[Task statement]: From the line with "set fanout 0" to the line with "[$best getName] ne", retype every line exactly, including those two, and leave out the rest of the data below.

[Records for the exercise]:

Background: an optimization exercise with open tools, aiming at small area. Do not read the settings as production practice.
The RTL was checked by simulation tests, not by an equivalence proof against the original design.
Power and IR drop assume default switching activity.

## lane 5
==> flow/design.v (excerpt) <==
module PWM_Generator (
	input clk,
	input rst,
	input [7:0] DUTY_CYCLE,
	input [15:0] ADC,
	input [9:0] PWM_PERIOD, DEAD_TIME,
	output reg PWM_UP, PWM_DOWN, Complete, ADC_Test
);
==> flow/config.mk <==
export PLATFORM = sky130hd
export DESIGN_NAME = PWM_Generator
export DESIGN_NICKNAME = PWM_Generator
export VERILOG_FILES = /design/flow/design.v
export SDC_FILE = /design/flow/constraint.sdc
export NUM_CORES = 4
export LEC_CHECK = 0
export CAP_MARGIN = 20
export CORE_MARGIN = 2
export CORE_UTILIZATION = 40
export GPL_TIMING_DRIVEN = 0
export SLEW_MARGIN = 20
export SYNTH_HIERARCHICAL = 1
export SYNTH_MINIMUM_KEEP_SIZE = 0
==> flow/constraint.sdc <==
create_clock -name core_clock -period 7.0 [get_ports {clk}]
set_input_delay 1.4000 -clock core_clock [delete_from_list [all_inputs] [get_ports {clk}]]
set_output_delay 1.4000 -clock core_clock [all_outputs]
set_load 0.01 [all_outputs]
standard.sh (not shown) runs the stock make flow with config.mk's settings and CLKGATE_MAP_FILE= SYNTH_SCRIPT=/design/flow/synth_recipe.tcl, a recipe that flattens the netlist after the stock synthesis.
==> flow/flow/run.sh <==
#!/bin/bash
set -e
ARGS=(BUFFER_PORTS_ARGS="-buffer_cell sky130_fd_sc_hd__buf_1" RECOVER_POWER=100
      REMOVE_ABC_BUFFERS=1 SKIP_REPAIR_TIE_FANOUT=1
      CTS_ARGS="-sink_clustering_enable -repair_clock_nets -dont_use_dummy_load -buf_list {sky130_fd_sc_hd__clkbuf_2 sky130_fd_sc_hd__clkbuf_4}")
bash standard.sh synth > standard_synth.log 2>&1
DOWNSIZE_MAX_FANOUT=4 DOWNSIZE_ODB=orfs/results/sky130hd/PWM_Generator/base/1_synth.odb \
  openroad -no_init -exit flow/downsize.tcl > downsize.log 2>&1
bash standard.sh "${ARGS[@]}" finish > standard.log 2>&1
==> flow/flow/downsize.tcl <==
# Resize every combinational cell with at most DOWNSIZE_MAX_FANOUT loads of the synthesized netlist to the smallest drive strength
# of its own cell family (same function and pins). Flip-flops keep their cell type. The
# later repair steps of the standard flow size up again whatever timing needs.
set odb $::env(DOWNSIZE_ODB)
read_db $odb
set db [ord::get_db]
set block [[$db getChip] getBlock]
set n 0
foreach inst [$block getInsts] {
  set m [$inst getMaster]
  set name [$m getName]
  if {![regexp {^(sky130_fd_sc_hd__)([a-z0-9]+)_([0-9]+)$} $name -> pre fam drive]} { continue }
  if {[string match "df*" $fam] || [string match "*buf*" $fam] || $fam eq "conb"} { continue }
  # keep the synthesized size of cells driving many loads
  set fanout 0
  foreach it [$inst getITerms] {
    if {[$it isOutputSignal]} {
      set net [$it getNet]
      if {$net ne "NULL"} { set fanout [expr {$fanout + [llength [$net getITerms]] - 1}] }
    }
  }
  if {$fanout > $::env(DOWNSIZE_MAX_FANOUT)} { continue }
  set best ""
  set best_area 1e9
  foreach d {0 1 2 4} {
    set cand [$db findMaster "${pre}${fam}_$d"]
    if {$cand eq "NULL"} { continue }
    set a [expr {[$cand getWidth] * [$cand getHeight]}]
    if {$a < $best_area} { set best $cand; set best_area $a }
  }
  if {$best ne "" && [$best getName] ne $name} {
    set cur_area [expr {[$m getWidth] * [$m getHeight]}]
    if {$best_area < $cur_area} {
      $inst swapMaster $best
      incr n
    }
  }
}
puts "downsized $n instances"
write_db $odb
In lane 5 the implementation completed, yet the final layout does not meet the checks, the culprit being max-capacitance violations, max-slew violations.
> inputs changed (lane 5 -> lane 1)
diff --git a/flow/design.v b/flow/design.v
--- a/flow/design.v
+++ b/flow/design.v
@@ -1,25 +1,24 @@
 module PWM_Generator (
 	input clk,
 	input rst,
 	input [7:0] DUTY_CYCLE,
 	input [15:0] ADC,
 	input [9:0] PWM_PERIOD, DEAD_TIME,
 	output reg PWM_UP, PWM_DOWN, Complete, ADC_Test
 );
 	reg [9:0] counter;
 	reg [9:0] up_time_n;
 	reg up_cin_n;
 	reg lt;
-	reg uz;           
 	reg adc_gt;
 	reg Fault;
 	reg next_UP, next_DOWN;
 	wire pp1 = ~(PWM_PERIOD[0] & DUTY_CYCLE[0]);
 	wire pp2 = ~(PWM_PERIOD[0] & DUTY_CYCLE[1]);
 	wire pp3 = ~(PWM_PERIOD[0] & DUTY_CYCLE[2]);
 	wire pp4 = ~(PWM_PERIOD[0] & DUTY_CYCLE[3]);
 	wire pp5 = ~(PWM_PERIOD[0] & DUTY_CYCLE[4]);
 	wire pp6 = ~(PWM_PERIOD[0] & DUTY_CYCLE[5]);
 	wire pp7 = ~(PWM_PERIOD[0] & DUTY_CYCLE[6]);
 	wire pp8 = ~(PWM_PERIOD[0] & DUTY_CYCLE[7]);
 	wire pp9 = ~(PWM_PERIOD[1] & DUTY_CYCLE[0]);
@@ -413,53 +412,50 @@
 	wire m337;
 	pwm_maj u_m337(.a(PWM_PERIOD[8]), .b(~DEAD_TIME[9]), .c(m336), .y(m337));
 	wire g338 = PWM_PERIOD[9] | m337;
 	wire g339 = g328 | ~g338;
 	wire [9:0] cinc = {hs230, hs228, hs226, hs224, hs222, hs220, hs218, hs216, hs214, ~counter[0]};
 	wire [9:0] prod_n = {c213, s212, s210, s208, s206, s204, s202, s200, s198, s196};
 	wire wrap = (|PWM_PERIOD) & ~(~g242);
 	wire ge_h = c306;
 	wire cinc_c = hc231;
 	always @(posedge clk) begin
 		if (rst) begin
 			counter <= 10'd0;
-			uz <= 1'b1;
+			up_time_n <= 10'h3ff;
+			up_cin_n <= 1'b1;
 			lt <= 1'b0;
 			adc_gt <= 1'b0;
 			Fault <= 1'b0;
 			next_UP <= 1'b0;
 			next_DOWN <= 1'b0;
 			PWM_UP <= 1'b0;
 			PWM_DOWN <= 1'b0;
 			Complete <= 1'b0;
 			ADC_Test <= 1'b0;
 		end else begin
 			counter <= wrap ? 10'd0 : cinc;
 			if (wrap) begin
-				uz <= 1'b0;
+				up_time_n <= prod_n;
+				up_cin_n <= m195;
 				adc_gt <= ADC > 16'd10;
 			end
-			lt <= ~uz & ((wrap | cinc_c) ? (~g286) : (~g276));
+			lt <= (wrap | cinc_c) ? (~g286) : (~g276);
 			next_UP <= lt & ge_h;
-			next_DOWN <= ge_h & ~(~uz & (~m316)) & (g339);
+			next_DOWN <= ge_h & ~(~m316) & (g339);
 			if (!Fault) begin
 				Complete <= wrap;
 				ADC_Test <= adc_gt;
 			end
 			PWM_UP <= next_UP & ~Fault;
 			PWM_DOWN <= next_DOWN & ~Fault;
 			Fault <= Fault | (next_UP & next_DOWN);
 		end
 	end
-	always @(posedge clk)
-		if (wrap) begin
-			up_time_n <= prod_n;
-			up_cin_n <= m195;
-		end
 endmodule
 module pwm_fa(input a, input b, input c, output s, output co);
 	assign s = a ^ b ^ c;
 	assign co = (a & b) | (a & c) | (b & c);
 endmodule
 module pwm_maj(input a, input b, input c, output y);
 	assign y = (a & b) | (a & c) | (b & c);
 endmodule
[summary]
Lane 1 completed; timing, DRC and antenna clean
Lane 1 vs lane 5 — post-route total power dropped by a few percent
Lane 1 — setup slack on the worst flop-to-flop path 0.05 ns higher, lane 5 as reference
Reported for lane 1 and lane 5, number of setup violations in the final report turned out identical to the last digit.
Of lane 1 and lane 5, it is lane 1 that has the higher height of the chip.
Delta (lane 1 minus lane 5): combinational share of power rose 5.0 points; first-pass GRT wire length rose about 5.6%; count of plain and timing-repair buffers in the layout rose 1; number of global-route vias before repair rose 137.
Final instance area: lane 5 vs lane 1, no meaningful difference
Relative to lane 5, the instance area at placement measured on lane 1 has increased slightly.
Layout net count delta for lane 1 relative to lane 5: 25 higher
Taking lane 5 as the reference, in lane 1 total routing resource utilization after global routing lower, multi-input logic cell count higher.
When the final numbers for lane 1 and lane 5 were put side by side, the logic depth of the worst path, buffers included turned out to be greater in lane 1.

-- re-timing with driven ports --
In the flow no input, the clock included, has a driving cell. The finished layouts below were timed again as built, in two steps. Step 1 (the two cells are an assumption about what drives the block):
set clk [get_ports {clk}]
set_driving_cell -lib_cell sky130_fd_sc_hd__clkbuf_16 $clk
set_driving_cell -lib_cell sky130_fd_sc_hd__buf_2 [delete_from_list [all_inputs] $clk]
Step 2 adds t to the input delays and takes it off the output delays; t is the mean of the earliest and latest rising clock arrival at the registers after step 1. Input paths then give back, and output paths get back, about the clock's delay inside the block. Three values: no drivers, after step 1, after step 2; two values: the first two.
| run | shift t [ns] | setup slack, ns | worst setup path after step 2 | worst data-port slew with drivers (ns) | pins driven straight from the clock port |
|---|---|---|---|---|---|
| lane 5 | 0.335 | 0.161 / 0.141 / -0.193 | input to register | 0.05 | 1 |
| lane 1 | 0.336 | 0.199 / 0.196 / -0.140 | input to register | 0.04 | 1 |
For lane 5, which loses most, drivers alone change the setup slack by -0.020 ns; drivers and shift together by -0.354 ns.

[Answer to this problem]:
  set fanout 0
  foreach it [$inst getITerms] {
    if {[$it isOutputSignal]} {
      set net [$it getNet]
      if {$net ne "NULL"} { set fanout [expr {$fanout + [llength [$net getITerms]] - 1}] }
    }
  }
  if {$fanout > $::env(DOWNSIZE_MAX_FANOUT)} { continue }
  set best ""
  set best_area 1e9
  foreach d {0 1 2 4} {
    set cand [$db findMaster "${pre}${fam}_$d"]
    if {$cand eq "NULL"} { continue }
    set a [expr {[$cand getWidth] * [$cand getHeight]}]
    if {$a < $best_area} { set best $cand; set best_area $a }
  }
  if {$best ne "" && [$best getName] ne $name} {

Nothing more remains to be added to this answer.